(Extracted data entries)
**src/rtl/hw_io_pkg.sv**
```systemverilog
// Shared constants and state encoding for the pad-input conditioner.
// Imported by the per-channel debouncer and by the top level.
package hw_io_pkg;

    localparam int unsigned N_CH_DEF       = 32'd16;
    localparam int unsigned DEB_CYCLES_DEF = 32'd1000;
    localparam int unsigned CNT_W          = 32'd16;

    typedef enum logic [0:0] {
        STABLE  = 1'b0,
        QUALIFY = 1'b1
    } deb_state_e;

endpackage : hw_io_pkg

```
**src/rtl/hw_deb_channel.sv**
```systemverilog
// One conditioner channel: two-flop synchronizer followed by a debounce
// FSM that only commits a new level after DEB_CYCLES consecutive agreeing samples.
module hw_deb_channel
    import hw_io_pkg::*;
#(
    parameter int unsigned DEB_CYCLES = DEB_CYCLES_DEF,
    parameter logic        INIT_VAL   = 1'b1
) (
    input  logic clk,
    input  logic rst,
    input  logic raw_in,
    output logic clean_out,
    output logic chg_pulse
);

    localparam logic [CNT_W-1:0] CNT_LAST = CNT_W'(DEB_CYCLES - 32'd1);
    localparam logic [CNT_W-1:0] CNT_ZERO = {CNT_W{1'b0}};

    logic             s1_q;
    logic             s2_q;
    logic             clean_q;
    logic             clean_d;
    logic             pulse_q;
    logic             pulse_d;
    deb_state_e       state_q;
    deb_state_e       state_d;
    logic [CNT_W-1:0] cnt_q;
    logic [CNT_W-1:0] cnt_d;

    // State register; the synchronizer pair carries no logic between its flops.
    always_ff @(posedge clk) begin
        if (rst) begin
            s1_q    <= INIT_VAL;
            s2_q    <= INIT_VAL;
            clean_q <= INIT_VAL;
            pulse_q <= 1'b0;
            state_q <= STABLE;
            cnt_q   <= CNT_ZERO;
        end else begin
            s1_q    <= raw_in;
            s2_q    <= s1_q;
            clean_q <= clean_d;
            pulse_q <= pulse_d;
            state_q <= state_d;
            cnt_q   <= cnt_d;
        end
    end

    // Debounce next-state; the >= compare keeps the counter from ever wrapping.
    always_comb begin
        state_d = state_q;
        cnt_d   = cnt_q;
        clean_d = clean_q;
        pulse_d = 1'b0;
        case (state_q)
            STABLE: begin
                if (s2_q != clean_q) begin
                    state_d = QUALIFY;
                    cnt_d   = CNT_W'(1);
                end else begin
                    cnt_d   = CNT_ZERO;
                end
            end
            QUALIFY: begin
                if (s2_q == clean_q) begin
                    state_d = STABLE;
                    cnt_d   = CNT_ZERO;
                end else if (cnt_q >= CNT_LAST) begin
                    clean_d = s2_q;
                    pulse_d = 1'b1;
                    state_d = STABLE;
                    cnt_d   = CNT_ZERO;
                end else begin
                    cnt_d   = cnt_q + CNT_W'(1);
                end
            end
            default: begin
                state_d = STABLE;
                cnt_d   = CNT_ZERO;
            end
        endcase
    end

    assign clean_out = clean_q;
    assign chg_pulse = pulse_q;

endmodule : hw_deb_channel

```
**src/rtl/hw_input_conditioner.sv**
```systemverilog
// Top level: N_CH independent debounce channels plus sticky per-channel
// event latches (set beats acknowledge) and a registered any-event summary.
module hw_input_conditioner
    import hw_io_pkg::*;
#(
    parameter int unsigned      N_CH       = N_CH_DEF,
    parameter int unsigned      DEB_CYCLES = DEB_CYCLES_DEF,
    parameter logic [N_CH-1:0]  INIT_VAL   = {N_CH{1'b1}}
) (
    input  logic            CLK_100M,
    input  logic            RST,
    input  logic [N_CH-1:0] RAW_IN,
    input  logic [N_CH-1:0] EVT_ACK,
    output logic [N_CH-1:0] CLEAN_OUT,
    output logic [N_CH-1:0] CHG_PULSE,
    output logic [N_CH-1:0] EVT_LATCH,
    output logic            EVT_ANY
);

    logic [N_CH-1:0] evt_latch_q;
    logic [N_CH-1:0] evt_latch_d;
    logic            evt_any_q;
    logic            evt_any_d;

    for (genvar i = 0; i < N_CH; i++) begin : g_ch
        hw_deb_channel #(
            .DEB_CYCLES (DEB_CYCLES),
            .INIT_VAL   (INIT_VAL[i])
        ) u_ch (
            .clk       (CLK_100M),
            .rst       (RST),
            .raw_in    (RAW_IN[i]),
            .clean_out (CLEAN_OUT[i]),
            .chg_pulse (CHG_PULSE[i])
        );
    end

    // A new transition re-arms the latch even if it is being acknowledged that cycle.
    always_comb begin
        evt_latch_d = (evt_latch_q & ~EVT_ACK) | CHG_PULSE;
        evt_any_d   = |evt_latch_q;
    end

    // Event latch and summary registers.
    always_ff @(posedge CLK_100M) begin
        if (RST) begin
            evt_latch_q <= {N_CH{1'b0}};
            evt_any_q   <= 1'b0;
        end else begin
            evt_latch_q <= evt_latch_d;
            evt_any_q   <= evt_any_d;
        end
    end

    assign EVT_LATCH = evt_latch_q;
    assign EVT_ANY   = evt_any_q;

endmodule : hw_input_conditioner

```
**config.mk**
```make
export PLATFORM = sky130hd
export DESIGN_NAME = hw_input_conditioner
export DESIGN_NICKNAME = d
export VERILOG_FILES = /design/src/rtl/hw_io_pkg.sv /design/src/rtl/hw_deb_channel.sv /design/src/rtl/hw_input_conditioner.sv
export SDC_FILE = /design/constraint.sdc
export NUM_CORES = 1
export LEC_CHECK = 0
export ABC_AREA = 0
export CAP_MARGIN = 0
export CORE_ASPECT_RATIO = 1.25
export CORE_MARGIN = 5
export CORE_UTILIZATION = 47
export CTS_BUF_LIST = sky130_fd_sc_hd__clkbuf_16
export DETAILED_ROUTE_END_ITERATION = 6
export GPL_TIMING_DRIVEN = 0
export MAX_ROUTING_LAYER = met4
export PLACE_DENSITY = 0.76
export SETUP_SLACK_MARGIN = 0.15
export SKIP_LAST_GASP = 1
export SYNTH_ARGS = -nofsm -noshare
export SYNTH_HDL_FRONTEND = slang
export SYNTH_SLANG_ARGS = --single-unit
```
**constraint.sdc**
```tcl
create_clock -name CLK_100M -period 2.3 [get_ports CLK_100M]
set_clock_uncertainty 0.1 [all_clocks]
set_input_delay 0.23 -clock CLK_100M [delete_from_list [all_inputs] [get_ports CLK_100M]]
set_output_delay 0.23 -clock CLK_100M [all_outputs]
set_load 0.05 [all_outputs]
```
==> metrics.txt <==
# TYPE chip_impl_metric gauge
chip_impl_metric{name="post_dp_cell_area",unit="um2"} 13900
chip_impl_metric{name="cts_max_level",unit=""} 2
chip_impl_info{name="synthFlopType",value="sky130_fd_sc_hd__dfxtp_1"} 1
chip_impl_metric{name="gpl.final_weighted_congestion",unit=""} 0.839
chip_impl_metric{name="synth.avg_cell_area",unit="um2"} 9.87
chip_impl_info{name="worstPathCellList",value="buf_4, clkdlybuf4s50_1"} 1
chip_impl_metric{name="vdd_drop_max",unit="mV"} 0.607
chip_impl_metric{name="initial_core_util",unit=""} 0.475
chip_impl_metric{name="dpl.hpwl",unit="um"} 16400
chip_impl_metric{name="slowest_delay",unit="ns"} 0.80
chip_impl_info{name="critical_setup_path_kind",value="reg2out"} 1
chip_impl_metric{name="power.internal",unit="mW"} 9.70
chip_impl_metric{name="insertedDiodeCount",unit=""} 0
chip_impl_metric{name="vias_in_the_first_global_route",unit=""} 8384
chip_impl_info{name="yosysTopAreaCell",value="sky130_fd_sc_hd__dfxtp_1"} 1
chip_impl_metric{name="layout.nets",unit=""} 1510
chip_impl_metric{name="post_synth_num_cell_types",unit=""} 40
chip_impl_metric{name="cp_data_required_time",unit="ns"} 1.97
chip_impl_metric{name="postCtsSetupBuffers",unit=""} 0
chip_impl_metric{name="final_util",unit=""} 0.579
chip_impl_metric{name="final-hold-violation-count",unit=""} 0
chip_impl_metric{name="pwr-share-comb",unit=""} 0.022
chip_impl_metric{name="groute.usage.overall",unit=""} 0.166
chip_impl_metric{name="clock_tree.buffer_depth",unit=""} 3
chip_impl_metric{name="holdPathStages",unit=""} 2
chip_impl_metric{name="die_width",unit="um"} 155
chip_impl_metric{name="net-switching-power",unit="mW"} 2.48
chip_impl_metric{name="synth_largest_type_area_fraction",unit=""} 0.574
chip_impl_info{name="yosysMostFrequentCell",value="sky130_fd_sc_hd__dfxtp_1"} 1
chip_impl_metric{name="numClockSinks",unit=""} 353
chip_impl_metric{name="multi_input_area",unit="um2"} 5120
chip_impl_info{name="worst_hold_path_type",value="in2reg"} 1
chip_impl_metric{name="timing.critical_path.fanout_max",unit=""} 2
chip_impl_metric{name="clkTransAtPathRegs",unit="ns"} 0.06
chip_impl_metric{name="detail_route.wirelength",unit="um"} 23500
chip_impl_info{name="category_of_the_worst_setup_path_launch_point",value="register"} 1
chip_impl_info{name="cts_root_buffer",value="sky130_fd_sc_hd__clkbuf_16"} 1
chip_impl_metric{name="routedLengthMet1",unit="um"} 10600
chip_impl_metric{name="finalSetupTns",unit="ns"} 0
chip_impl_metric{name="synth.yosys.seq_area_share",unit=""} 0.574
chip_impl_metric{name="drc_violations",unit=""} 0
chip_impl_metric{name="postLayoutCellArea",unit="um2"} 15000
chip_impl_metric{name="synthCells",unit=""} 1247
chip_impl_metric{name="number_of_enable_flip_flop_cells_after_synthesis",unit=""} 0
chip_impl_metric{name="final.fill_count",unit=""} 2261
chip_impl_info{name="synth_top_cells_by_area",value="sky130_fd_sc_hd__dfxtp_1 (57%), sky130_fd_sc_hd__nor2_1 (7.4%), sky130_fd_sc_hd__xnor2_1 (5.8%)"} 1
chip_impl_metric{name="detailed_route_wirelength_on_metal3",unit="um"} 1140
chip_impl_metric{name="finalCritPeriodShare",unit=""} 0.910
chip_impl_metric{name="power_density",unit="nW/um2"} 811
chip_impl_metric{name="worst_hold_slack_across_all_endpoints",unit="ns"} 0.183
chip_impl_metric{name="tritoncts.num_buffers",unit=""} 34
chip_impl_metric{name="ys.warnings.count",unit=""} 0
chip_impl_metric{name="max_cap_viol_count",unit=""} 0
chip_impl_info{name="hold_end",value="g_ch[2].u_ch.s1_q$_SDFF_PP1_"} 1
chip_impl_metric{name="initial_drc_count",unit=""} 338
chip_impl_metric{name="portBuffers",unit=""} 81
chip_impl_info{name="grt_setup_unrepaired",value="no"} 1
chip_impl_metric{name="total_leakage_power",unit="nW"} 5.61
chip_impl_metric{name="synth_async_sr_flop_share",unit=""} 0
chip_impl_metric{name="grt_pass1_wl",unit="um"} 39000
chip_impl_info{name="crit-reg2reg-launch",value="g_ch[1].u_ch.cnt_q[0]$_SDFF_PP0_"} 1
chip_impl_metric{name="grt_start_max_net_pins",unit=""} 16
chip_impl_metric{name="placed_cells",unit=""} 1763
chip_impl_metric{name="std_cell_rows",unit=""} 66
chip_impl_metric{name="setup_viol_count_final",unit=""} 0
chip_impl_metric{name="global_route.overflow_total",unit=""} 0
chip_impl_info{name="crit_path_slowest_cell",value="sky130_fd_sc_hd__clkdlybuf4s50_1"} 1
chip_impl_metric{name="route.met2.wl",unit="um"} 11200
chip_impl_metric{name="timing.max_slew.rel_slack",unit=""} 0.447
chip_impl_metric{name="syn_area",unit="um2"} 12300
chip_impl_metric{name="core-area",unit="um2"} 25900
chip_impl_info{name="result_of_the_run",value="finished clean"} 1
chip_impl_metric{name="netSwitchingFraction",unit=""} 0.204
chip_impl_info{name="critical_path.reg2reg.endpoint",value="g_ch[1].u_ch.cnt_q[3]$_SDFF_PP0_"} 1
chip_impl_metric{name="power.share.clock",unit=""} 0.461
chip_impl_metric{name="layout_cells_sized_above_1",unit=""} 0.0883
chip_impl_metric{name="fin_crit",unit="ns"} 2.09
chip_impl_info{name="tritoncts",value="yes"} 1
chip_impl_metric{name="register_area",unit="um2"} 7070
chip_impl_metric{name="vias_per_inst",unit=""} 4.68
chip_impl_metric{name="antenna_violations_before_repair",unit=""} 0
chip_impl_metric{name="route.vias.total",unit=""} 8531
chip_impl_metric{name="timing.reg2reg.setup_slack",unit="ns"} 0.32
chip_impl_metric{name="p_seq_frac",unit=""} 0.517
chip_impl_metric{name="io_pins",unit=""} 83
chip_impl_metric{name="die_area",unit="um2"} 29500
chip_impl_metric{name="worstMarginPinSlew",unit="ns"} 0.829
chip_impl_metric{name="maxSlewViolCount",unit=""} 0
chip_impl_metric{name="ant_nets",unit=""} 0
chip_impl_metric{name="area_growth",unit="%"} 22.1
chip_impl_info{name="synth_top_cells_by_count",value="sky130_fd_sc_hd__dfxtp_1 (353), sky130_fd_sc_hd__nor2_1 (243), sky130_fd_sc_hd__xnor2_1 (81)"} 1
chip_impl_metric{name="fin_cells",unit=""} 1823
chip_impl_info{name="hold_start",value="RAW_IN[2]"} 1
chip_impl_metric{name="drt-wirelength-per-cell",unit="um"} 12.9
chip_impl_metric{name="insertion_delay",unit="ns"} 0.51
chip_impl_info{name="dr.max_layer_used",value="met4"} 1
chip_impl_metric{name="firstDrtPassIters",unit=""} 4
chip_impl_metric{name="maximum_clock_frequency",unit="MHz"} 478
chip_impl_metric{name="chipHeight",unit="um"} 191
chip_impl_metric{name="reg2reg_depth",unit=""} 6
chip_impl_metric{name="arrival_time_reported_for_the_critical_path_endpoint",unit="ns"} 1.76
chip_impl_metric{name="flip_flop_and_latch_count_after_synthesis",unit=""} 353
chip_impl_info{name="critPathCaptureType",value="output port"} 1
## power by group through the flow
stage / Combinational (mW) / Clock (mW) / Sequential [mW]
2_1_floorplan: 0.142 / 0 / 6.43
3_3_place_gp: 0.259 / 0 / 6.43
3_5_place_dp: 0.263 / 0 / 6.44
4_1_cts: 0.265 / 5.73 / 6.30
5_1_grt: 0.300 / 6.00 / 6.31
6_report: 0.267 / 5.62 / 6.30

▶ _Task brief_:
Work through the data above and give the number of lines in which "synchronizer" appears; add nothing else.

▶ _Problem solution_:
2